# INSTRUCTIONS TO FOLLOW:
Each line below needs to be printed again exactly.

# THE DATA:

File: config.mk
export PLATFORM = sky130hd
export DESIGN_NAME = spv_cfg
export DESIGN_NICKNAME = d
export VERILOG_FILES = /design/src/design/spv_pkg.sv /design/src/design/spv_cfg.sv
export SDC_FILE = /design/constraint.sdc
export NUM_CORES = 1
export LEC_CHECK = 0
export ABC_AREA = 1
export BUFFER_PORTS_ARGS = -buffer_cell sky130_fd_sc_hd__buf_2
export CORE_MARGIN = 4
export CORE_UTILIZATION = 39
export CTS_CLUSTER_SIZE = 28
export DETAILED_ROUTE_END_ITERATION = 12
export PLACE_DENSITY = 0.8
export SLEW_MARGIN = 30
export SYNTH_ARGS = -nofsm -noshare
export SYNTH_HDL_FRONTEND = slang
export SYNTH_SLANG_ARGS = --single-unit
File: constraint.sdc
create_clock -name clk_i -period 1 [get_ports clk_i]
set_input_delay 0.1 -clock clk_i [delete_from_list [all_inputs] [get_ports clk_i]]
set_output_delay 0.1 -clock clk_i [all_outputs]
set_load 0.01 [all_outputs]
File: src/design/spv_pkg.sv
package spv_pkg;

  // Fixed sizes of the block
  localparam int MAX_POINTS   = 32;
  localparam int PHASE_BITS   = 16;
  localparam int COORD_BITS   = 16;
  localparam int CNT_W        = 6;                  // point count register width
  localparam int K_W          = 6;                  // half-step index, 0..2N-1
  localparam int DIV_W        = K_W + PHASE_BITS;   // dividend width
  localparam int DVS_W        = CNT_W + 1;          // divisor 2N
  localparam int CORDIC_ITERS = 24;
  localparam int IT_W         = 5;
  localparam int XY_W         = 33;                 // Q30 rotation vector
  localparam int Z_W          = 32;                 // residual angle, 2^-32 turn
  localparam int RATIO_W      = 16;
  localparam int AXIS_W       = 15;
  localparam int FACT_W       = RATIO_W + AXIS_W;   // radius factor, Q15
  localparam int PROD_W       = 64;
  localparam int FRAC         = 46;
  localparam logic [XY_W-1:0] CORDIC_ONE = XY_W'(652032874);

  // Register map
  localparam int PADDR_W = 4;
  localparam logic [1:0] REG_POINT_COUNT = 2'd0;
  localparam logic [1:0] REG_STAR_MODE   = 2'd1;
  localparam logic [1:0] REG_INNER_RATIO = 2'd2;

  typedef struct packed {
    logic [CNT_W-1:0]   point_count;
    logic               star_mode;
    logic [RATIO_W-1:0] inner_ratio;
  } cfg_t;

  typedef enum logic [2:0] {
    ST_IDLE,
    ST_INIT,
    ST_DIV,
    ST_PREP,
    ST_ROT,
    ST_MUL,
    ST_EMIT
  } state_e;

  // Controller to datapath
  typedef struct packed {
    logic             item_load;
    logic             div_init;
    logic             div_step;
    logic             rot_init;
    logic             rot_step;
    logic             mul_en;
    logic             out_load;
    logic             last;
    logic [K_W-1:0]   k;
    logic [CNT_W-1:0] n;
    logic [IT_W-1:0]  iter;
  } cmd_t;

  // Datapath to controller
  typedef struct packed {
    logic slot_free;
  } stat_t;

  // Arctangent of 2^-i in 2^-32 turn units
  function automatic logic [Z_W-1:0] atan_lut(logic [IT_W-1:0] i);
    logic [Z_W-1:0] v;
    case (i)
      5'd0:  v = 32'h20000000;
      5'd1:  v = 32'h12E4051E;
      5'd2:  v = 32'h09FB385B;
      5'd3:  v = 32'h051111D4;
      5'd4:  v = 32'h028B0D43;
      5'd5:  v = 32'h0145D7E1;
      5'd6:  v = 32'h00A2F61E;
      5'd7:  v = 32'h00517C55;
      5'd8:  v = 32'h0028BE53;
      5'd9:  v = 32'h00145F2F;
      5'd10: v = 32'h000A2F98;
      5'd11: v = 32'h000517CC;
      5'd12: v = 32'h00028BE6;
      5'd13: v = 32'h000145F3;
      5'd14: v = 32'h0000A2FA;
      5'd15: v = 32'h0000517D;
      5'd16: v = 32'h000028BE;
      5'd17: v = 32'h0000145F;
      5'd18: v = 32'h00000A30;
      5'd19: v = 32'h00000518;
      5'd20: v = 32'h0000028C;
      5'd21: v = 32'h00000146;
      5'd22: v = 32'h000000A3;
      5'd23: v = 32'h00000051;
      default: v = '0;
    endcase
    return v;
  endfunction

endpackage

File: src/design/spv_cfg.sv
module spv_cfg
  import spv_pkg::*;
(
  input  logic               clk_i,
  input  logic               rst_ni,
  input  logic               psel,
  input  logic               penable,
  input  logic               pwrite,
  input  logic [PADDR_W-1:0] paddr,
  input  logic [31:0]        pwdata,
  output logic [31:0]        prdata,
  output logic               pready,
  output cfg_t               cfg_o
);

  cfg_t cfg_q, cfg_d;
  logic wr;

  assign pready = 1'b1;
  assign wr     = psel & penable & pwrite;

  // Register write decode
  always_comb begin
    cfg_d = cfg_q;
    if (wr) begin
      unique case (paddr[3:2])
        REG_POINT_COUNT: cfg_d.point_count = pwdata[CNT_W-1:0];
        REG_STAR_MODE:   cfg_d.star_mode   = pwdata[0];
        REG_INNER_RATIO: cfg_d.inner_ratio = pwdata[RATIO_W-1:0];
        default: ;
      endcase
    end
  end

  always_ff @(posedge clk_i or negedge rst_ni) begin
    if (!rst_ni) begin
      cfg_q.point_count <= CNT_W'(5);
      cfg_q.star_mode   <= 1'b1;
      cfg_q.inner_ratio <= RATIO_W'(16384);
    end else begin
      cfg_q <= cfg_d;
    end
  end

  // Read back
  always_comb begin
    unique case (paddr[3:2])
      REG_POINT_COUNT: prdata = 32'(cfg_q.point_count);
      REG_STAR_MODE:   prdata = 32'(cfg_q.star_mode);
      REG_INNER_RATIO: prdata = 32'(cfg_q.inner_ratio);
      default:         prdata = '0;
    endcase
  end

  assign cfg_o = cfg_q;

endmodule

# FINISHED EXERCISE:
File: config.mk
export PLATFORM = sky130hd
export DESIGN_NAME = spv_cfg
export DESIGN_NICKNAME = d
export VERILOG_FILES = /design/src/design/spv_pkg.sv /design/src/design/spv_cfg.sv
export SDC_FILE = /design/constraint.sdc
export NUM_CORES = 1
export LEC_CHECK = 0
export ABC_AREA = 1
export BUFFER_PORTS_ARGS = -buffer_cell sky130_fd_sc_hd__buf_2
export CORE_MARGIN = 4
export CORE_UTILIZATION = 39
export CTS_CLUSTER_SIZE = 28
export DETAILED_ROUTE_END_ITERATION = 12
export PLACE_DENSITY = 0.8
export SLEW_MARGIN = 30
export SYNTH_ARGS = -nofsm -noshare
export SYNTH_HDL_FRONTEND = slang
export SYNTH_SLANG_ARGS = --single-unit
File: constraint.sdc
create_clock -name clk_i -period 1 [get_ports clk_i]
set_input_delay 0.1 -clock clk_i [delete_from_list [all_inputs] [get_ports clk_i]]
set_output_delay 0.1 -clock clk_i [all_outputs]
set_load 0.01 [all_outputs]
File: src/design/spv_pkg.sv
package spv_pkg;

  // Fixed sizes of the block
  localparam int MAX_POINTS   = 32;
  localparam int PHASE_BITS   = 16;
  localparam int COORD_BITS   = 16;
  localparam int CNT_W        = 6;                  // point count register width
  localparam int K_W          = 6;                  // half-step index, 0..2N-1
  localparam int DIV_W        = K_W + PHASE_BITS;   // dividend width
  localparam int DVS_W        = CNT_W + 1;          // divisor 2N
  localparam int CORDIC_ITERS = 24;
  localparam int IT_W         = 5;
  localparam int XY_W         = 33;                 // Q30 rotation vector
  localparam int Z_W          = 32;                 // residual angle, 2^-32 turn
  localparam int RATIO_W      = 16;
  localparam int AXIS_W       = 15;
  localparam int FACT_W       = RATIO_W + AXIS_W;   // radius factor, Q15
  localparam int PROD_W       = 64;
  localparam int FRAC         = 46;
  localparam logic [XY_W-1:0] CORDIC_ONE = XY_W'(652032874);

  // Register map
  localparam int PADDR_W = 4;
  localparam logic [1:0] REG_POINT_COUNT = 2'd0;
  localparam logic [1:0] REG_STAR_MODE   = 2'd1;
  localparam logic [1:0] REG_INNER_RATIO = 2'd2;

  typedef struct packed {
    logic [CNT_W-1:0]   point_count;
    logic               star_mode;
    logic [RATIO_W-1:0] inner_ratio;
  } cfg_t;

  typedef enum logic [2:0] {
    ST_IDLE,
    ST_INIT,
    ST_DIV,
    ST_PREP,
    ST_ROT,
    ST_MUL,
    ST_EMIT
  } state_e;

  // Controller to datapath
  typedef struct packed {
    logic             item_load;
    logic             div_init;
    logic             div_step;
    logic             rot_init;
    logic             rot_step;
    logic             mul_en;
    logic             out_load;
    logic             last;
    logic [K_W-1:0]   k;
    logic [CNT_W-1:0] n;
    logic [IT_W-1:0]  iter;
  } cmd_t;

  // Datapath to controller
  typedef struct packed {
    logic slot_free;
  } stat_t;

  // Arctangent of 2^-i in 2^-32 turn units
  function automatic logic [Z_W-1:0] atan_lut(logic [IT_W-1:0] i);
    logic [Z_W-1:0] v;
    case (i)
      5'd0:  v = 32'h20000000;
      5'd1:  v = 32'h12E4051E;
      5'd2:  v = 32'h09FB385B;
      5'd3:  v = 32'h051111D4;
      5'd4:  v = 32'h028B0D43;
      5'd5:  v = 32'h0145D7E1;
      5'd6:  v = 32'h00A2F61E;
      5'd7:  v = 32'h00517C55;
      5'd8:  v = 32'h0028BE53;
      5'd9:  v = 32'h00145F2F;
      5'd10: v = 32'h000A2F98;
      5'd11: v = 32'h000517CC;
      5'd12: v = 32'h00028BE6;
      5'd13: v = 32'h000145F3;
      5'd14: v = 32'h0000A2FA;
      5'd15: v = 32'h0000517D;
      5'd16: v = 32'h000028BE;
      5'd17: v = 32'h0000145F;
      5'd18: v = 32'h00000A30;
      5'd19: v = 32'h00000518;
      5'd20: v = 32'h0000028C;
      5'd21: v = 32'h00000146;
      5'd22: v = 32'h000000A3;
      5'd23: v = 32'h00000051;
      default: v = '0;
    endcase
    return v;
  endfunction

endpackage

File: src/design/spv_cfg.sv
module spv_cfg
  import spv_pkg::*;
(
  input  logic               clk_i,
  input  logic               rst_ni,
  input  logic               psel,
  input  logic               penable,
  input  logic               pwrite,
  input  logic [PADDR_W-1:0] paddr,
  input  logic [31:0]        pwdata,
  output logic [31:0]        prdata,
  output logic               pready,
  output cfg_t               cfg_o
);

  cfg_t cfg_q, cfg_d;
  logic wr;

  assign pready = 1'b1;
  assign wr     = psel & penable & pwrite;

  // Register write decode
  always_comb begin
    cfg_d = cfg_q;
    if (wr) begin
      unique case (paddr[3:2])
        REG_POINT_COUNT: cfg_d.point_count = pwdata[CNT_W-1:0];
        REG_STAR_MODE:   cfg_d.star_mode   = pwdata[0];
        REG_INNER_RATIO: cfg_d.inner_ratio = pwdata[RATIO_W-1:0];
        default: ;
      endcase
    end
  end

  always_ff @(posedge clk_i or negedge rst_ni) begin
    if (!rst_ni) begin
      cfg_q.point_count <= CNT_W'(5);
      cfg_q.star_mode   <= 1'b1;
      cfg_q.inner_ratio <= RATIO_W'(16384);
    end else begin
      cfg_q <= cfg_d;
    end
  end

  // Read back
  always_comb begin
    unique case (paddr[3:2])
      REG_POINT_COUNT: prdata = 32'(cfg_q.point_count);
      REG_STAR_MODE:   prdata = 32'(cfg_q.star_mode);
      REG_INNER_RATIO: prdata = 32'(cfg_q.inner_ratio);
      default:         prdata = '0;
    endcase
  end

  assign cfg_o = cfg_q;

endmodule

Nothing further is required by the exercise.